HOW TO COMPLETE THIS TASK -
Your answer must hold only the lines below from the line containing "export IMPL_peakVddDrop_v=0.000291" through the line containing "export IMPL_rows=42", each reproduced exactly.

══ GIVEN DATA ══

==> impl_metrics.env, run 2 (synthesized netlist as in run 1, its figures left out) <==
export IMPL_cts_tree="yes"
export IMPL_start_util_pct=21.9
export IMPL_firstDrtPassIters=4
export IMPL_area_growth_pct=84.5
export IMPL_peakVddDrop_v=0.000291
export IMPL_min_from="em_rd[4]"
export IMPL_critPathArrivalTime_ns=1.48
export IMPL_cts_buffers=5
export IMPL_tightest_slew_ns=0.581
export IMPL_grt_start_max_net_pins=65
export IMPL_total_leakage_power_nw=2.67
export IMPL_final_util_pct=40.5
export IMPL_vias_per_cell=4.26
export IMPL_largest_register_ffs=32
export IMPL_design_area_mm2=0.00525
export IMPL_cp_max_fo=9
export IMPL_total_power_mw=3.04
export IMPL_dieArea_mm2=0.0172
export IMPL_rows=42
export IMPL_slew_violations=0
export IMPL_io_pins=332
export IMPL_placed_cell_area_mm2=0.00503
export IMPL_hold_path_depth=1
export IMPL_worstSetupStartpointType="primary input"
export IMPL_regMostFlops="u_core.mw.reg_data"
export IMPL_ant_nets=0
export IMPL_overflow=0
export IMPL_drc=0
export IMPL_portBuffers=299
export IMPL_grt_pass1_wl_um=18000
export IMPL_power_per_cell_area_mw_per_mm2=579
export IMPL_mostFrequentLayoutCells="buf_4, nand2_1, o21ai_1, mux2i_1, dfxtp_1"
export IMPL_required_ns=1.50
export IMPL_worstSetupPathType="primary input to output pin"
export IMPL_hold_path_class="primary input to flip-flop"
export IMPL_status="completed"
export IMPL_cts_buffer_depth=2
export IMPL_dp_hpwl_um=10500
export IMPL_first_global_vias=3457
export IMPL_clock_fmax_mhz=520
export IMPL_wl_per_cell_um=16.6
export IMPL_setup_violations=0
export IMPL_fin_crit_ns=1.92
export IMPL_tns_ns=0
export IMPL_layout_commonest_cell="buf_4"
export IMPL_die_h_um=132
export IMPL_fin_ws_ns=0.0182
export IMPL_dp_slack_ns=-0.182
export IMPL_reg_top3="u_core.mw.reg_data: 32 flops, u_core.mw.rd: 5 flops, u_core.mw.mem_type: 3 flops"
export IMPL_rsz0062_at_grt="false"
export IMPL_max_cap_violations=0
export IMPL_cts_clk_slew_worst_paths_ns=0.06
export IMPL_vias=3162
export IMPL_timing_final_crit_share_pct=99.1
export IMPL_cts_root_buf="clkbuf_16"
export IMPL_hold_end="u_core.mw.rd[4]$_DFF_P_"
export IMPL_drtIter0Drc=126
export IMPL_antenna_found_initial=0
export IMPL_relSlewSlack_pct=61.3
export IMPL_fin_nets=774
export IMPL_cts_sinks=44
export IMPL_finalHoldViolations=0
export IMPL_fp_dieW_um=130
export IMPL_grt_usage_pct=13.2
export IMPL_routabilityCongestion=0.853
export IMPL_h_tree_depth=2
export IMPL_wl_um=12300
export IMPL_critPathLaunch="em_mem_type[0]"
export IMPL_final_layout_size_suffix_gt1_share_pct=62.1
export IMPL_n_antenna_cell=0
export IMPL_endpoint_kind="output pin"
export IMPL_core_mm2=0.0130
**config.mk**
```make
export PLATFORM = sky130hd
export DESIGN_NAME = aes_block_loader
export DESIGN_NICKNAME = d
export VERILOG_FILES = /design/src/rtl/aes_pkg.sv /design/src/rtl/aes_block_loader.sv
export SDC_FILE = /design/constraint.sdc
export NUM_CORES = 1
export LEC_CHECK = 0
export ABC_AREA = 1
export BUFFER_PORTS_ARGS = -buffer_cell sky130_fd_sc_hd__buf_4
export CAP_MARGIN = 10
export CORE_MARGIN = 2
export CORE_UTILIZATION = 40
export CTS_BUF_LIST = sky130_fd_sc_hd__clkbuf_8
export DETAILED_ROUTE_END_ITERATION = 7
export PLACE_DENSITY = 0.72
export SYNTH_ARGS = -nofsm -noshare
export SYNTH_HDL_FRONTEND = slang
export SYNTH_SLANG_ARGS = --single-unit
```
**constraint.sdc**
```tcl
create_clock -name clk -period 13.1 [get_ports clk]
set_input_delay 2.62 -clock clk [delete_from_list [all_inputs] [get_ports clk]]
set_output_delay 2.62 -clock clk [all_outputs]
set_load 0.02 [all_outputs]
```
**src/rtl/aes_pkg.sv**
```systemverilog
package aes_pkg;

    localparam int AES_ROUNDS     = 10;  // aes-128 runs ten full rounds after whitening.
    localparam int AES_BLOCK_BITS = 128; // block and key size in bits.

    // the cipher state seen two ways. byte 0 sits in the top eight bits, so the
    // sixteen bytes run down the columns exactly as FIPS-197 numbers them.
    typedef union packed {
        logic [0:15][7:0] bytes; // used by SubBytes and ShiftRows.
        logic [0:3][31:0] cols;  // used by MixColumns, column 0 on top.
    } aes_state_t;

    // forward s-box as sixteen rows of sixteen entries with entry 0 first.
    localparam logic [0:255][7:0] SBOX_TABLE = {
        128'h637c777bf26b6fc53001672bfed7ab76,
        128'hca82c97dfa5947f0add4a2af9ca472c0,
        128'hb7fd9326363ff7cc34a5e5f171d83115,
        128'h04c723c31896059a071280e2eb27b275,
        128'h09832c1a1b6e5aa0523bd6b329e32f84,
        128'h53d100ed20fcb15b6acbbe394a4c58cf,
        128'hd0efaafb434d338545f9027f503c9fa8,
        128'h51a3408f929d38f5bcb6da2110fff3d2,
        128'hcd0c13ec5f974417c4a77e3d645d1973,
        128'h60814fdc222a908846eeb814de5e0bdb,
        128'he0323a0a4906245cc2d3ac629195e479,
        128'he7c8376d8dd54ea96c56f4ea657aae08,
        128'hba78252e1ca6b4c6e8dd741f4bbd8b8a,
        128'h703eb5664803f60e613557b986c11d9e,
        128'he1f8981169d98e949b1e87e9ce5528df,
        128'h8ca1890dbfe6426841992d0fb054bb16
    };

    // substitution of one byte through the table above.
    function automatic logic [7:0] sbox(input logic [7:0] b);
        return SBOX_TABLE[b];
    endfunction

    // multiply by x in GF(2^8); the carry out of bit 7 folds back as 8'h1b.
    function automatic logic [7:0] xtime(input logic [7:0] b);
        return {b[6:0], 1'b0} ^ (b[7] ? 8'h1b : 8'h00);
    endfunction

    // MixColumns on one column whose top byte is row 0.
    function automatic logic [31:0] mix_column(input logic [31:0] col);
        logic [7:0] a0;
        logic [7:0] a1;
        logic [7:0] a2;
        logic [7:0] a3;
        a0 = col[31:24];
        a1 = col[23:16];
        a2 = col[15:8];
        a3 = col[7:0];
        // each row is 2*a(r) ^ 3*a(r+1) ^ a(r+2) ^ a(r+3), where 3*a = xtime(a) ^ a.
        return {xtime(a0) ^ xtime(a1) ^ a1 ^ a2 ^ a3,
                a0 ^ xtime(a1) ^ xtime(a2) ^ a2 ^ a3,
                a0 ^ a1 ^ xtime(a2) ^ xtime(a3) ^ a3,
                xtime(a0) ^ a0 ^ a1 ^ a2 ^ xtime(a3)};
    endfunction

endpackage
```
**src/rtl/aes_block_loader.sv**
```systemverilog
`timescale 1ns/1ps

module aes_block_loader
    import aes_pkg::*;
#(
    parameter int IO_WIDTH = 64
) (
    input  logic                clk,
    input  logic                resetn,
    input  logic [IO_WIDTH-1:0] pt_data,
    input  logic                pt_valid,
    input  logic                pt_last,
    input  logic                blk_take,
    output logic                blk_ready,
    output aes_state_t          blk_data
);

    localparam int WORDS = AES_BLOCK_BITS / IO_WIDTH; // words per block.
    localparam int CNT_W = $clog2(WORDS);

    logic [CNT_W-1:0]          cnt_q;   // position of the next word within the block.
    logic [AES_BLOCK_BITS-1:0] shift_q; // block under assembly.

    assign blk_data = shift_q;

    // words enter at the bottom and move up, so the first word ends up on top.
    always_ff @(posedge clk)
    begin
        if (pt_valid && !blk_ready)
            shift_q <= {shift_q[AES_BLOCK_BITS-IO_WIDTH-1:0], pt_data};
    end

    always_ff @(posedge clk or negedge resetn)
    begin
        if (!resetn)
        begin
            blk_ready <= 1'b0;
            cnt_q     <= '0;
        end
        else if (blk_ready)
        begin
            if (blk_take)
                blk_ready <= 1'b0; // the engine has copied the block.
        end
        else if (pt_valid)
        begin
            if (pt_last)
            begin
                blk_ready <= 1'b1;
                cnt_q     <= '0;
            end
            else
                cnt_q <= cnt_q + 1'b1;
        end
    end

    // a block is complete only when its last word lands in the last slot.
    a_last_position: assert property (@(posedge clk) disable iff (!resetn)
        (pt_valid && pt_last && !blk_ready) |-> (cnt_q == CNT_W'(WORDS - 1)));

    // the engine must never take a block that is not there.
    a_take_when_ready: assert property (@(posedge clk) disable iff (!resetn)
        blk_take |-> blk_ready);

endmodule

```
<file path="src/rtl/aes_pkg.sv">
package aes_pkg;

    localparam int AES_ROUNDS     = 10;  // aes-128 runs ten full rounds after whitening.
    localparam int AES_BLOCK_BITS = 128; // block and key size in bits.

    // the cipher state seen two ways. byte 0 sits in the top eight bits, so the
    // sixteen bytes run down the columns exactly as FIPS-197 numbers them.
    typedef union packed {
        logic [0:15][7:0] bytes; // used by SubBytes and ShiftRows.
        logic [0:3][31:0] cols;  // used by MixColumns, column 0 on top.
    } aes_state_t;

    // forward s-box as sixteen rows of sixteen entries with entry 0 first.
    localparam logic [0:255][7:0] SBOX_TABLE = {
        128'h637c777bf26b6fc53001672bfed7ab76,
        128'hca82c97dfa5947f0add4a2af9ca472c0,
        128'hb7fd9326363ff7cc34a5e5f171d83115,
        128'h04c723c31896059a071280e2eb27b275,
        128'h09832c1a1b6e5aa0523bd6b329e32f84,
        128'h53d100ed20fcb15b6acbbe394a4c58cf,
        128'hd0efaafb434d338545f9027f503c9fa8,
        128'h51a3408f929d38f5bcb6da2110fff3d2,
        128'hcd0c13ec5f974417c4a77e3d645d1973,
        128'h60814fdc222a908846eeb814de5e0bdb,
        128'he0323a0a4906245cc2d3ac629195e479,
        128'he7c8376d8dd54ea96c56f4ea657aae08,
        128'hba78252e1ca6b4c6e8dd741f4bbd8b8a,
        128'h703eb5664803f60e613557b986c11d9e,
        128'he1f8981169d98e949b1e87e9ce5528df,
        128'h8ca1890dbfe6426841992d0fb054bb16
    };

    // substitution of one byte through the table above.
    function automatic logic [7:0] sbox(input logic [7:0] b);
        return SBOX_TABLE[b];
    endfunction

    // multiply by x in GF(2^8); the carry out of bit 7 folds back as 8'h1b.
    function automatic logic [7:0] xtime(input logic [7:0] b);
        return {b[6:0], 1'b0} ^ (b[7] ? 8'h1b : 8'h00);
    endfunction

    // MixColumns on one column whose top byte is row 0.
    function automatic logic [31:0] mix_column(input logic [31:0] col);
        logic [7:0] a0;
        logic [7:0] a1;
        logic [7:0] a2;
        logic [7:0] a3;
        a0 = col[31:24];
        a1 = col[23:16];
        a2 = col[15:8];
        a3 = col[7:0];
        // each row is 2*a(r) ^ 3*a(r+1) ^ a(r+2) ^ a(r+3), where 3*a = xtime(a) ^ a.
        return {xtime(a0) ^ xtime(a1) ^ a1 ^ a2 ^ a3,
                a0 ^ xtime(a1) ^ xtime(a2) ^ a2 ^ a3,
                a0 ^ a1 ^ xtime(a2) ^ xtime(a3) ^ a3,
                xtime(a0) ^ a0 ^ a1 ^ a2 ^ xtime(a3)};
    endfunction

endpackage
</file>
<file path="src/rtl/aes_ciphertext_unloader.sv">
`timescale 1ns/1ps

module aes_ciphertext_unloader
    import aes_pkg::*;
#(
    parameter int IO_WIDTH = 64
) (
    input  logic                clk,
    input  logic                resetn,
    input  logic                ct_ready,
    input  aes_state_t          ct_data,
    output logic [IO_WIDTH-1:0] ct_word,
    output logic                ct_valid,
    output logic                ct_last
);

    localparam int WORDS = AES_BLOCK_BITS / IO_WIDTH;
    localparam int CNT_W = $clog2(WORDS);

    logic [AES_BLOCK_BITS-1:0] shift_q; // the current word is always on top.
    logic [CNT_W-1:0]          left_q;  // words still to show after the current one.

    assign ct_word = shift_q[AES_BLOCK_BITS-1 -: IO_WIDTH];

    always_ff @(posedge clk)
    begin
        if (ct_ready)
            shift_q <= ct_data;
        else if (left_q != '0)
            shift_q <= shift_q << IO_WIDTH; // bring the next word to the top.
    end

    always_ff @(posedge clk or negedge resetn)
    begin
        if (!resetn)
        begin
            ct_valid <= 1'b0;
            ct_last  <= 1'b0;
            left_q   <= '0;
        end
        else if (ct_ready)
        begin
            ct_valid <= 1'b1;
            ct_last  <= (WORDS == 1);
            left_q   <= CNT_W'(WORDS - 1);
        end
        else if (left_q != '0)
        begin
            ct_valid <= 1'b1;
            ct_last  <= (left_q == CNT_W'(1)); // the word now coming out is the final one.
            left_q   <= left_q - 1'b1;
        end
        else
        begin
            ct_valid <= 1'b0;
            ct_last  <= 1'b0;
        end
    end

    // with no back-pressure a new block must not overrun the previous one.
    a_no_overrun: assert property (@(posedge clk) disable iff (!resetn)
        ct_ready |-> (left_q == '0));

endmodule

</file>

═══

TASK RESPONSE -
export IMPL_peakVddDrop_v=0.000291
export IMPL_min_from="em_rd[4]"
export IMPL_critPathArrivalTime_ns=1.48
export IMPL_cts_buffers=5
export IMPL_tightest_slew_ns=0.581
export IMPL_grt_start_max_net_pins=65
export IMPL_total_leakage_power_nw=2.67
export IMPL_final_util_pct=40.5
export IMPL_vias_per_cell=4.26
export IMPL_largest_register_ffs=32
export IMPL_design_area_mm2=0.00525
export IMPL_cp_max_fo=9
export IMPL_total_power_mw=3.04
export IMPL_dieArea_mm2=0.0172
export IMPL_rows=42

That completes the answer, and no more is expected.